پیوند به بیرون[ویرایش]

Oedipus explains the riddle of the Sphinx, by Jean Auguste Dominique Ingres, c. 1805

Oedipus (UK: /ˈdɪpəs/, US: /ˈdəpəs, ˈɛdə-/; Greek: Οἰδίπους Oidípous meaning 'swollen foot') was a mythical Greek king of Thebes. A tragic hero in Greek mythology, Oedipus accidentally fulfilled a prophecy that he would end up killing his father and marrying his mother, thereby bringing disaster to his city and family.

The story of Oedipus is the subject of Sophocles' tragedy Oedipus Rex, which is followed in the narrative sequence by Oedipus at Colonus and then Antigone. Together, these plays make up Sophocles' three Theban plays. Oedipus represents two enduring themes of Greek myth and drama: the flawed nature of humanity and an individual's role in the course of destiny in a harsh universe.
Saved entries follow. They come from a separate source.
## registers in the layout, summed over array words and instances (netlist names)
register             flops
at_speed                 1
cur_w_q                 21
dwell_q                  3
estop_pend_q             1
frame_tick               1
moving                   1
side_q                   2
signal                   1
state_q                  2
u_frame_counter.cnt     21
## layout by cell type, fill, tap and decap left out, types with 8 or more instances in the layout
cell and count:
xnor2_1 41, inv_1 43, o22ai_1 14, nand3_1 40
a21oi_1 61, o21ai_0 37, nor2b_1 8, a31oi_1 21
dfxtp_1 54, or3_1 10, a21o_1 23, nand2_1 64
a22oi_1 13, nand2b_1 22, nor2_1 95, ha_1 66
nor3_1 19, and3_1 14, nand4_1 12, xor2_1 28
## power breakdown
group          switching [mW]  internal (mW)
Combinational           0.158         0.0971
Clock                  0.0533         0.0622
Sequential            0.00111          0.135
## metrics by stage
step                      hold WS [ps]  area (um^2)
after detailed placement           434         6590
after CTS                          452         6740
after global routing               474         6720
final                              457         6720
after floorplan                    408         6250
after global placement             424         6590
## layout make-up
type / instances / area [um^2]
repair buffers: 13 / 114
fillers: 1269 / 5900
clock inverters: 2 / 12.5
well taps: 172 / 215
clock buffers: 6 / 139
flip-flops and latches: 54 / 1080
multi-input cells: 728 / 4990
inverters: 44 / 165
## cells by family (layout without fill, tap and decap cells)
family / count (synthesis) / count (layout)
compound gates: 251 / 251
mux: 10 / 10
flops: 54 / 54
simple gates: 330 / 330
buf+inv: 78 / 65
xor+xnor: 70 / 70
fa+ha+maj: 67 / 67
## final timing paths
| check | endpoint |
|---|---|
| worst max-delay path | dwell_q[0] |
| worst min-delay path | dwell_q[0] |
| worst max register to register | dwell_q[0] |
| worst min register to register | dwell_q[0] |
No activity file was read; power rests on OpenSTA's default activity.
**config.mk**
```make
export PLATFORM = sky130hd
export DESIGN_NAME = pipe_ctrl_flat
export DESIGN_NICKNAME = d
export VERILOG_FILES = /design/src/rtl/pipe_ctrl_pkg.sv /design/src/rtl/pipe_ctrl_if.sv /design/src/rtl/pipe_ctrl.sv /design/src/flat_wrapper.sv
export SDC_FILE = /design/constraint.sdc
export NUM_CORES = 1
export LEC_CHECK = 0
export CORE_AREA = 2 2 76 78
export CTS_CLUSTER_SIZE = 10
export DETAILED_ROUTE_END_ITERATION = 10
export DIE_AREA = 0 0 78 80
export PLACE_DENSITY = 0.76
export RECOVER_POWER = 25
export SETUP_SLACK_MARGIN = 0.1
export SYNTH_ARGS = -nofsm -noshare
export SYNTH_HDL_FRONTEND = slang
export SYNTH_SLANG_ARGS = --single-unit
```
**constraint.sdc**
```tcl
create_clock -name clk -period 1.9 [get_ports clk]
set_clock_uncertainty 0.2 [all_clocks]
set_input_delay 0.285 -clock clk [delete_from_list [all_inputs] [get_ports clk]]
set_output_delay 0.285 -clock clk [all_outputs]
set_load 0.005 [all_outputs]
```
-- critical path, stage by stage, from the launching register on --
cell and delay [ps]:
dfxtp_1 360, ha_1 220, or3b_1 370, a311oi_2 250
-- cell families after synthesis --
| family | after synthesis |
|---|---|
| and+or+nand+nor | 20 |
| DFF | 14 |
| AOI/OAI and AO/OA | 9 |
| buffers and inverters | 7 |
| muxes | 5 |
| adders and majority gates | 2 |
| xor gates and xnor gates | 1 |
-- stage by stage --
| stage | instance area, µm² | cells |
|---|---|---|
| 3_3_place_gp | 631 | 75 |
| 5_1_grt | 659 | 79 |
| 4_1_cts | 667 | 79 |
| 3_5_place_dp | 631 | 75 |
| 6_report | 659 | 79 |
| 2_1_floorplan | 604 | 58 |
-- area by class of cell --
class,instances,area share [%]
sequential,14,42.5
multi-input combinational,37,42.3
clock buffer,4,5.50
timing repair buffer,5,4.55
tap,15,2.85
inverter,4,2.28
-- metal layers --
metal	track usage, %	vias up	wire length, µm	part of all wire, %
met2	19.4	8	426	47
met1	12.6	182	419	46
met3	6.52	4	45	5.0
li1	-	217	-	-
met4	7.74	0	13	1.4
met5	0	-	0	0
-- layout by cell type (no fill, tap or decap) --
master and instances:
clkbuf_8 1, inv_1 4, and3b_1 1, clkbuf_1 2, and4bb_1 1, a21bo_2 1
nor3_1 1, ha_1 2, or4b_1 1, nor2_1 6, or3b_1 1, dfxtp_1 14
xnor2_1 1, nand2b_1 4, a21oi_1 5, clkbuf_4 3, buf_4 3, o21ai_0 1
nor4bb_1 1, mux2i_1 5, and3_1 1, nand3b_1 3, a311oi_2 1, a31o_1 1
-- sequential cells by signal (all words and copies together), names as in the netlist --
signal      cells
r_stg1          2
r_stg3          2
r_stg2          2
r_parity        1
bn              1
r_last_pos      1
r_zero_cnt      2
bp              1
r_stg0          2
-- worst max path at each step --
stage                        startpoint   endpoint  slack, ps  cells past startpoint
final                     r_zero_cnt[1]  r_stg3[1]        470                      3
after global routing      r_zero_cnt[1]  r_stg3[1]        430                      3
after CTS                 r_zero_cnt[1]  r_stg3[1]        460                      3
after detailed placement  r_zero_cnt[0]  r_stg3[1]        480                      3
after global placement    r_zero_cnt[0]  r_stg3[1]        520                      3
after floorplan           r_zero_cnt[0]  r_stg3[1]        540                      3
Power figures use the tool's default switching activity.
`src/rtl/board_draw_scheduler.sv`:
```
// board_draw_scheduler: shares the VGA pixel port between the grid and
// selector drawers, redrawing dirty cells of the 4x4 board lowest-first.
module board_draw_scheduler #(
    parameter logic [7:0] X0         = 8'd31,
    parameter logic [6:0] Y0         = 7'd11,
    parameter logic [7:0] CELL       = 8'd25,
    parameter logic [2:0] SEL_COLOUR = 3'b100,
    parameter logic [9:0] TIMEOUT    = 10'd1023
) (
    input  logic        clk,
    input  logic        reset,
    input  logic [31:0] cell_state,
    input  logic        mark_valid,
    input  logic [3:0]  mark_cell,
    input  logic        redraw_all,
    input  logic        sel_move,
    input  logic [3:0]  sel_cell,
    output logic        grid_draw,
    output logic [7:0]  grid_x,
    output logic [6:0]  grid_y,
    output logic [2:0]  grid_bg,
    output logic [2:0]  grid_fg,
    input  logic        grid_done,
    input  logic [7:0]  grid_px_x,
    input  logic [6:0]  grid_px_y,
    input  logic [2:0]  grid_px_colour,
    output logic        sel_draw,
    output logic [7:0]  sel_x,
    output logic [6:0]  sel_y,
    output logic [2:0]  sel_colour,
    input  logic        sel_done,
    input  logic [7:0]  sel_px_x,
    input  logic [6:0]  sel_px_y,
    input  logic [2:0]  sel_px_colour,
    output logic [7:0]  x,
    output logic [6:0]  y,
    output logic [2:0]  colour,
    output logic        plot,
    output logic        busy,
    output logic        timeout_err
);
    typedef enum logic [2:0] {
        S_IDLE, S_PICK, S_GRID_START, S_GRID_WAIT, S_SEL_START, S_SEL_WAIT
    } state_t;

    state_t      r_state;
    logic [15:0] r_dirty;
    logic [3:0]  r_sel_q;
    logic [3:0]  r_idx;
    logic [9:0]  r_cnt;
    logic [7:0]  r_x;
    logic [6:0]  r_y;
    logic [2:0]  r_colour;
    logic        r_grid_draw;
    logic        r_sel_draw;
    logic        r_err;
    logic [7:0]  r_grid_x;
    logic [6:0]  r_grid_y;
    logic [2:0]  r_grid_bg;
    logic [2:0]  r_grid_fg;
    logic [7:0]  r_sel_x;
    logic [6:0]  r_sel_y;
    logic [2:0]  r_sel_colour;

    logic [15:0] w_set;
    logic [15:0] w_clr;
    logic [3:0]  w_low;
    logic [1:0]  w_row;
    logic [1:0]  w_col;
    logic [7:0]  w_ox;
    logic [6:0]  w_oy;
    logic [2:0]  w_bg;
    logic [2:0]  w_fg;
    logic [1:0]  w_cs;
    logic        w_gwait;
    logic        w_swait;

    always_comb begin
        w_set = '0;
        if (mark_valid) w_set[mark_cell] = 1'b1;
        if (sel_move) begin
            w_set[r_sel_q]  = 1'b1;
            w_set[sel_cell] = 1'b1;
        end
        if (redraw_all) w_set = '1;
    end

    always_comb begin
        w_low = '0;
        for (int i = 15; i >= 0; i--)
            if (r_dirty[i]) w_low = 4'(i);
    end

    assign w_row = w_low[3:2];
    assign w_col = w_low[1:0];
    assign w_ox  = X0 + CELL * 8'(w_col);
    assign w_oy  = Y0 + 7'(CELL * 8'(w_row));
    assign w_bg  = (w_row[0] ^ w_col[0]) ? 3'b111 : 3'b000;
    assign w_cs  = cell_state[{w_low, 1'b0} +: 2];
    assign w_clr = (r_state == S_PICK) ? (16'd1 << w_low) : 16'd0;

    always_comb begin
        case (w_cs)
            2'b01:   w_fg = 3'b001;
            2'b10:   w_fg = 3'b110;
            default: w_fg = w_bg;
        endcase
    end

    assign w_gwait = (r_state == S_GRID_WAIT);
    assign w_swait = (r_state == S_SEL_WAIT);

    // Pixels pass straight through while a drawer owns the port.
    assign plot   = (w_gwait & ~grid_done) | (w_swait & ~sel_done);
    assign x      = w_gwait ? grid_px_x : (w_swait ? sel_px_x : r_x);
    assign y      = w_gwait ? grid_px_y : (w_swait ? sel_px_y : r_y);
    assign colour = w_gwait ? grid_px_colour :
                    (w_swait ? sel_px_colour : r_colour);

    assign busy        = (r_state != S_IDLE) | (|r_dirty);
    assign grid_draw   = r_grid_draw;
    assign sel_draw    = r_sel_draw;
    assign timeout_err = r_err;
    assign grid_x      = r_grid_x;
    assign grid_y      = r_grid_y;
    assign grid_bg     = r_grid_bg;
    assign grid_fg     = r_grid_fg;
    assign sel_x       = r_sel_x;
    assign sel_y       = r_sel_y;
    assign sel_colour  = r_sel_colour;

    always_ff @(posedge clk or posedge reset) begin
        if (reset) begin
            r_state      <= S_IDLE;
            r_dirty      <= 16'hFFFF;
            r_sel_q      <= '0;
            r_idx        <= '0;
            r_cnt        <= '0;
            r_x          <= '0;
            r_y          <= '0;
            r_colour     <= '0;
            r_grid_draw  <= 1'b0;
            r_sel_draw   <= 1'b0;
            r_err        <= 1'b0;
            r_grid_x     <= '0;
            r_grid_y     <= '0;
            r_grid_bg    <= '0;
            r_grid_fg    <= '0;
            r_sel_x      <= '0;
            r_sel_y      <= '0;
            r_sel_colour <= '0;
        end else begin
            r_dirty     <= (r_dirty & ~w_clr) | w_set;
            r_grid_draw <= 1'b0;
            r_sel_draw  <= 1'b0;
            if (sel_move) r_sel_q <= sel_cell;
            if (w_gwait | w_swait) begin
                r_x      <= x;
                r_y      <= y;
                r_colour <= colour;
            end
            case (r_state)
                S_IDLE: begin
                    if (|(r_dirty | w_set)) r_state <= S_PICK;
                end
                S_PICK: begin
                    r_idx       <= w_low;
                    r_grid_x    <= w_ox;
                    r_grid_y    <= w_oy;
                    r_grid_bg   <= w_bg;
                    r_grid_fg   <= w_fg;
                    r_grid_draw <= 1'b1;
                    r_state     <= S_GRID_START;
                end
                S_GRID_START: begin
                    r_cnt   <= '0;
                    r_state <= S_GRID_WAIT;
                end
                S_GRID_WAIT: begin
                    if (grid_done) begin
                        if (r_idx == r_sel_q) begin
                            r_sel_x      <= r_grid_x;
                            r_sel_y      <= r_grid_y;
                            r_sel_colour <= SEL_COLOUR;
                            r_sel_draw   <= 1'b1;
                            r_state      <= S_SEL_START;
                        end else begin
                            r_state <= S_IDLE;
                        end
                    end else if (r_cnt == TIMEOUT - 10'd1) begin
                        r_err   <= 1'b1;
                        r_state <= S_IDLE;
                    end else begin
                        r_cnt <= r_cnt + 10'd1;
                    end
                end
                S_SEL_START: begin
                    r_cnt   <= '0;
                    r_state <= S_SEL_WAIT;
                end
                S_SEL_WAIT: begin
                    if (sel_done) begin
                        r_state <= S_IDLE;
                    end else if (r_cnt == TIMEOUT - 10'd1) begin
                        r_err   <= 1'b1;
                        r_state <= S_IDLE;
                    end else begin
                        r_cnt <= r_cnt + 10'd1;
                    end
                end
                default: r_state <= S_IDLE;
            endcase
        end
    end
endmodule

```
`config.mk`:
```
export PLATFORM = sky130hd
export DESIGN_NAME = board_draw_scheduler
export DESIGN_NICKNAME = d
export VERILOG_FILES = /design/src/rtl/board_draw_scheduler.sv
export SDC_FILE = /design/constraint.sdc
export NUM_CORES = 1
export LEC_CHECK = 0
export ABC_AREA = 1
export ABC_CLOCK_PERIOD_IN_PS = 4000
export CELL_PAD_IN_SITES_DETAIL_PLACEMENT = 2
export CELL_PAD_IN_SITES_GLOBAL_PLACEMENT = 2
export CORE_UTILIZATION = 27
export DETAILED_ROUTE_END_ITERATION = 7
export HOLD_SLACK_MARGIN = 0.05
export PLACE_DENSITY = 0.82
export SLEW_MARGIN = 20
export SYNTH_ARGS = -nofsm -noshare
export SYNTH_HDL_FRONTEND = slang
export SYNTH_SLANG_ARGS = --single-unit
```
`constraint.sdc`:
```
create_clock -name clk -period 4 [get_ports clk]
set_input_delay 1.2 -clock clk [delete_from_list [all_inputs] [get_ports clk]]
set_output_delay 1.2 -clock clk [all_outputs]
set_load 0.02 [all_outputs]
```
After elaboration in Yosys (flattened, before gate mapping)
Cells that the tools add are included.
{ "totals": {"register_bits": 95, "input_bits": 83, "output_inout_bits": 62, "elab_cells": 122} }
{ "classes": {"addsub": 3, "n_mul": 2, "n_lt_le_gt_ge": 6, "eq_ne": 12, "n_shift": 2, "muxes": 52, "n_bitwise": 14, "reduce_logical": 13} }
{ "op_table": {"columns": ["cell", "n"], "rows": [
  ["16-bit two-way mux", 4],
  ["4-bit two-way mux", 16],
  ["16-bit bitwise OR", 4],
  ["16-bit OR reduction", 2],
  ["32-bit by 6-bit indexed part select with 2-bit output", 1],
  ["10-bit two-way mux", 3],
  ["10-bit case mux with 3 select lines", 1],
  ["3-bit two-way mux", 8],
  ["3-bit case mux with 6 select lines", 1],
  ["16-bit AND", 1],
  ["8-bit two-way mux", 2],
  ["16-bit inverter", 1],
  ["1-bit by 4-bit << shifter with 16-bit output, first input constant", 1],
  ["4-bit by 5-bit less-than comparator with 1-bit output, second input constant", 3],
  ["5-bit by 2-bit multiplier with 7-bit output, first input constant", 2],
  ["7-bit two-way mux", 2],
  ["1-bit demux with 4-bit select", 3],
  ["4-bit by 1-bit greater-or-equal comparator with 1-bit output, second input constant", 3],
  ["10-bit by 1-bit adder with 10-bit output, second input constant", 1],
  ["10-bit equality test, second input constant", 1],
  ["1-bit two-way mux", 10],
  ["3-bit AND reduction", 3],
  ["5-bit by 7-bit adder with 8-bit output, first input constant", 1],
  ["4-bit by 7-bit adder with 7-bit output, first input constant", 1],
  ["18 further kinds", 29]
]} }

Longest topological paths before layout
{ "depth": {"word_depth": 21, "ltp_mapped": 27, "ltp_nobuf": 26} }

Worst setup path before layout
Ideal clock, no wire load.
{ "synth_timing": {"path_kind": "register to output", "start": "register r_state[2]", "end": "output port colour[0]", "arrival_ps": 1637, "required_time_ps": 2800, "setup_slack_ps": 1163, "stages_incl_launch_ff": 9, "path_buffers": 3, "path_cell_list": "dfrtp_1 -> inv_1 -> nor3_1 -> buf_2 -> inv_1 -> buf_2 -> buf_2 -> nand3_1 -> nand3_1"} }
{ "synth_via": {"elab_chain_len": 3, "elab_cells_between_ends": 4, "classes_between": "eq/ne: 2; mux: 2"} }
{ "synth_lines": {"columns": ["item", "line_no", "rtl"], "rows": [
  ["start: declaration", "46", "state_t r_state;"],
  ["start signal: assignment", "134", "r_state <= S_IDLE;"],
  ["start signal: assignment", "164", "if (|(r_dirty | w_set)) r_state <= S_PICK;"],
  ["start signal: assignment", "173", "r_state <= S_GRID_START;"],
  ["3-bit equality test", "111", "assign w_swait = (r_state == S_SEL_WAIT);"],
  ["3-bit two-way mux", "118", "(w_swait ? sel_px_colour : r_colour);"],
  ["3-bit two-way mux (*)", "117", "assign colour = w_gwait ? grid_px_colour :"],
  ["end: declaration", "37", "output logic [2:0] colour,"]
]} }
Mark *: on every way between the ends. The rest lies on a longest branch, timed or not.

Final worst setup path
{ "layout_timing": {"start": "input port sel_done", "end": "output port plot"} }
{ "layout_via": {"elab_chain_len": 3} }
{ "layout_lines": {"columns": ["item", "line_no", "rtl"], "rows": [
  ["start: declaration", "31", "input logic sel_done,"],
  ["1-bit inverter", "114", "assign plot = (w_gwait & ~grid_done) | (w_swait & ~sel_done);"],
  ["1-bit AND", "114", null],
  ["1-bit bitwise OR", "114", null],
  ["end: declaration", "38", "output logic plot,"]
]} }
Every way passes these cells.

==> Flow_metrics.wiki <==
{| class="wikitable"
! Metric !! Value
|-
| Run status || finished, final reports clean
|-
| Final layout net count || between 900 and 1000
|-
| Largest area contributor in the synthesized netlist || dfrtp_1
|-
| Diode count || 0
|-
| Summed negative setup slack over all endpoints || 0 ns
|-
| Total of buffers placed on input and output ports || between 100 and 150
|-
| Global-route congestion overflow total || 0
|-
| Hold-fix buffer count after cts || 0
|-
| Htree depth || 3
|-
| Hold wc startpoint || sel_colour[2]
|-
| Clock tree buffer depth || 2
|-
| Resized cells post-CTS || 0
|-
| Final weighted congestion in routability-driven placement || between 0.8 and 0.9
|-
| Minimum clock period || between 3 and 4 ns
|-
| Clk_lat worst skew || about 0.35 ns
|-
| Cells after Synth || around 710
|-
| Worst voltage drop across the vdd grid || between 0.15 and 0.2 mV
|-
| Register bit total from synthesis || just under 90
|-
| Wire length of the first global-routing pass || a little over 30000 µm
|-
| Wire length after detailed routing || 18510 µm
|-
| Total routing resource utilization after global routing || 19.20%
|-
| Comb power frac || between 40% and 50%
|-
| DRC violation count after routing || 0
|-
| Top Family by Delay on Critical Path || buffers and inverters
|-
| Post-Syn Area per Cell || ~7.4 µm²
|-
| Worst setup EP type || output pin
|-
| Total buffers and inverters traversed by the critical path || 3
|-
| Path category of the worst min-delay check || reg -> reg
|-
| Hold Path Cell Cnt || 1
|-
| Switching share of power || 41.17%
|-
| Instance area at placement || roughly 7000 µm²
|-
| Sink Count || between 80 and 90
|-
| Portion of the clock cycle consumed by the worst path in the final layout || 96.04%
|-
| CTS buffer count || 9
|-
| Final hold viol count || 0
|-
| Worst Max-Slew Pin Slew || between 0.7 and 0.8 ns
|-
| Vias per inst || 4.786
|-
| # Post-CTS Setup Buffers || 0
|-
| Yosys warning total || 0
|-
| Setup repair after global routing missed its margin || no
|-
| End of the worst hold path || sel_colour[2]
|-
| Final number of setup-violating endpoints || 0
|-
| Total non-filler cell area in the finished layout || a little over 7000 µm²
|-
| Maximum number of pins on one net before global-route repair || 52
|-
| Portion of synthesized cell area occupied by the leading cell type || between 30% and 40%
|-
| Cell internal power dissipation || 2412 µW
|-
| Destination of the worst register-to-register timing path || grid_fg[1]
|-
| Leakage power || around 0.0033 µW
|-
| Area growth from synthesis to final layout || 36.86%
|-
| CTS root buf || clkbuf_16
|-
| Crit path max-delay cell type || clkdlybuf4s50_1
|-
| Fillers || around 2200
|-
| Post-synthesis sequential area ratio || 41.89%
|-
| Max-cap viol count || 0
|-
| Number of flops mapped to enable cells by yosys || 0
|-
| Area of the core || around 19000 µm²
|-
| Cells on worst reg2reg path || 25
|-
| Prevailing post-synth register cell || dfrtp_1
|-
| P_sw || 1688 µW
|-
| Pwr Density || 564.7 nW/µm²
|-
| Maximum frequency from static timing analysis || 260.3 MHz
|-
| Share of total power in sequential cells || a little under a third
|-
| Setup slack on the worst flop-to-flop path || 1.00 ns
|-
| Data required time at the worst endpoint || ~2.8 ns
|-
| Number of antenna violations at the first check in global routing || 0
|-
| Worst Setup SP || sel_done
|-
| Iter 0 DRT Violations || 178
|-
| Worst r2r src || r_dirty[13]
|-
| Max stage delay on crit path || 0.56 ns
|-
| Portion of total power attributed to the clock network || about a fifth
|-
| Final Skew || 0.008495 ns
|-
| Cell type with the highest occurrence count on the critical path || clkdlybuf4s50_1
|-
| Number of distinct library cells after synthesis || between 40 and 50
|-
| Sort of element at the start of the critical path || input port
|-
| Clk slew on worst S/H paths || around 0.060 ns
|-
| Highest net fanout along the worst path || 3
|-
| Per-cell routed wire length || 16.62 µm
|-
| Starting Density || ~28%
|-
| Leading cell types in the layout, fill and taps excluded || nand2_1, clkdlybuf4s50_1, nand3_1, inv_1, dfrtp_1
|-
| Ordered cell list for the critical path || clkdlybuf4s50_1 -> nor2_1 -> a21oi_1 -> inv_1 -> clkdlybuf4s50_1
|-
| Post-synthesis async set-or-reset flop share || 100.0%
|-
| Row count || 50
|-
| Half-perimeter wire length after placement || approximately 14000 µm
|-
| Horizontal die dimension || 142.2 µm
|-
| First-pass iteration count of the detailed router || 4
|-
| Most common library cell in the layout ignoring fill and taps || nand2_1
|-
| Path type of the worst setup path || in -> out
|-
| Cell Area, Synth || ~5300 µm²
|-
| Main area contributors after synthesis || dfrtp_1, nand2_1, nand3_1
|-
| Proportion of layout cells with a drive suffix above 1 || 7.963%
|-
| Headroom to the max-slew limit || between 40 and 50%
|-
| Data arrival, critical path || roughly 2.6 ns
|-
| Antenna Nets Post-Route || 0
|-
| Die height || approximately 140 µm
|-
| Die area || 20210 µm²
|-
| Clock tree from TritonCTS || done
|-
| Number of slew-limit violations in the final report || 0
|-
| I/O pin count || roughly 150
|-
| Vias || around 5300
|-
| Via count of the first global-routing pass || 5699
|}
-- Yosys cell counts (all sizes together) (3+ instances only) --
| cell type | count |
|---|---|
| nand2 | 206 |
| nand3 | 109 |
| inv | 86 |
| dfrtp | 72 |
| o21ai | 51 |
| nor2 | 42 |
| a21oi | 22 |
| buf | 19 |
| dfstp | 16 |
| ha | 16 |
| nor3 | 12 |
| clkbuf | 10 |
| nor4 | 7 |
| nand3b | 5 |
| nand4 | 5 |
| xor2 | 5 |
| a211oi | 4 |
| clkinv | 3 |
| o22ai | 3 |
-- cell families after synthesis --
logic type	count (synthesis)	synth area share, %
compound gates	93	9.976
xor+xnor	7	1.297
fa+ha+maj	16	3.774
buf+inv	118	9.646
flops	88	41.89
other cells	1	0.07069
simple gates	391	33.35
-- worst reg2reg max path, delay by kind of cell, from the launching register on --
family | cells | cell delay [ns]
and+or+nand+nor | 19 | 1.63
DFF | 1 | 0.54
adders and majority gates | 1 | 0.29
AOI/OAI and AO/OA | 2 | 0.25
buffers and inverters | 3 | 0.19
-- stage by stage --
step	utilization [%]	hold WS, ns	instances	setup WS, ns	total power, µW
6_report	38.30	0.4696	1114	0.1583	4100
3_3_place_gp	36.74	0.4564	1098	0.2227	3192
2_1_floorplan	-	0.4444	717	0.5479	2406
5_1_grt	38.30	0.5013	1114	0.08907	4367
3_5_place_dp	36.74	0.4566	1098	0.1518	3265
4_1_cts	38.30	0.4726	1114	0.1523	4152
-- power groups by stage --
stage                     Clock [µW]  Combinational (µW)  Sequential (µW)
after global routing             908                2170             1290
after global placement             0                1930             1260
after CTS                        875                2010             1260
after detailed placement           0                1990             1280
after floorplan                    0                1050             1350
final                            858                1980             1260
-- sequential cells by signal, summed over array words and instances (netlist names) --
| name | count |
|---|---|
| grid_bg | 1 |
| grid_draw | 1 |
| grid_fg | 2 |
| grid_x | 7 |
| grid_y | 6 |
| r_cnt | 10 |
| r_colour | 3 |
| r_dirty | 16 |
| r_idx | 4 |
| r_sel_q | 4 |
| r_state | 3 |
| r_x | 8 |
| r_y | 7 |
| sel_colour | 1 |
| sel_draw | 1 |
| sel_x | 7 |
| sel_y | 6 |
| timeout_err | 1 |
-- layout make-up --
class	count	area [µm²]	share of cell area, %
Clock buffer	10	229.0	3.154
Clock inverter	6	67.56	0.9306
Inverter	89	340.3	4.687
Multi-Input combinational cell	511	2587	35.64
Sequential cell	88	2222	30.60
Tap cell	260	325.3	4.480
Timing Repair Buffer	150	1489	20.51
-- routing by layer --
| layer | global-route usage (%) | vias to the layer above | part of all wire, % |
|---|---|---|---|
| met4 | 5.320 | 0 | 1.4 |
| met2 | 34.13 | 85 | 51 |
| met3 | 2.120 | 20 | 2.5 |
| li1 | - | 2592 | - |
| met5 | 0 | - | 0 |
| met1 | 24.45 | 2635 | 46 |
-- worst max path at each step --
| stage | endpoint | slack, ns | cells after the start |
|---|---|---|---|
| finish | plot | 0.16 | 5 |
| global route | plot | 0.09 | 5 |
| CTS | plot | 0.15 | 5 |
| detailed placement | plot | 0.15 | 5 |
| global placement | plot | 0.22 | 5 |
| floorplan | grid_bg[1] | 0.55 | 1 |
(Power assumes the default switching activity.)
In the best known version of the myth, Oedipus was born to King Laius and Queen Jocasta. Laius wished to thwart the prophecy, so he sent a shepherd-servant to leave Oedipus to die on a mountainside. However, the shepherd took pity on the baby and passed him to another shepherd who gave Oedipus to King Polybus and Queen Merope to raise as their own. Oedipus learned from the oracle at Delphi of the prophecy that he would end up killing his father and marrying his mother but, unaware of his true parentage, believed he was fated to murder Polybus and marry Merope, so left for Thebes. On his way he met an older man and killed him in a quarrel. Continuing on to Thebes, he found that the king of the city (Laius) had been recently killed, and that the city was at the mercy of the Sphinx. Oedipus answered the monster's riddle correctly, defeating it and winning the throne of the dead king – and the hand in marriage of the king's widow, who was also (unbeknownst to him) his mother Jocasta.

Years later, to end a plague on Thebes, Oedipus searched to find who had killed Laius, and discovered that he himself was responsible. Jocasta, upon realizing that she had married her own son, hanged herself. Oedipus then seized two pins from her dress and blinded himself with them.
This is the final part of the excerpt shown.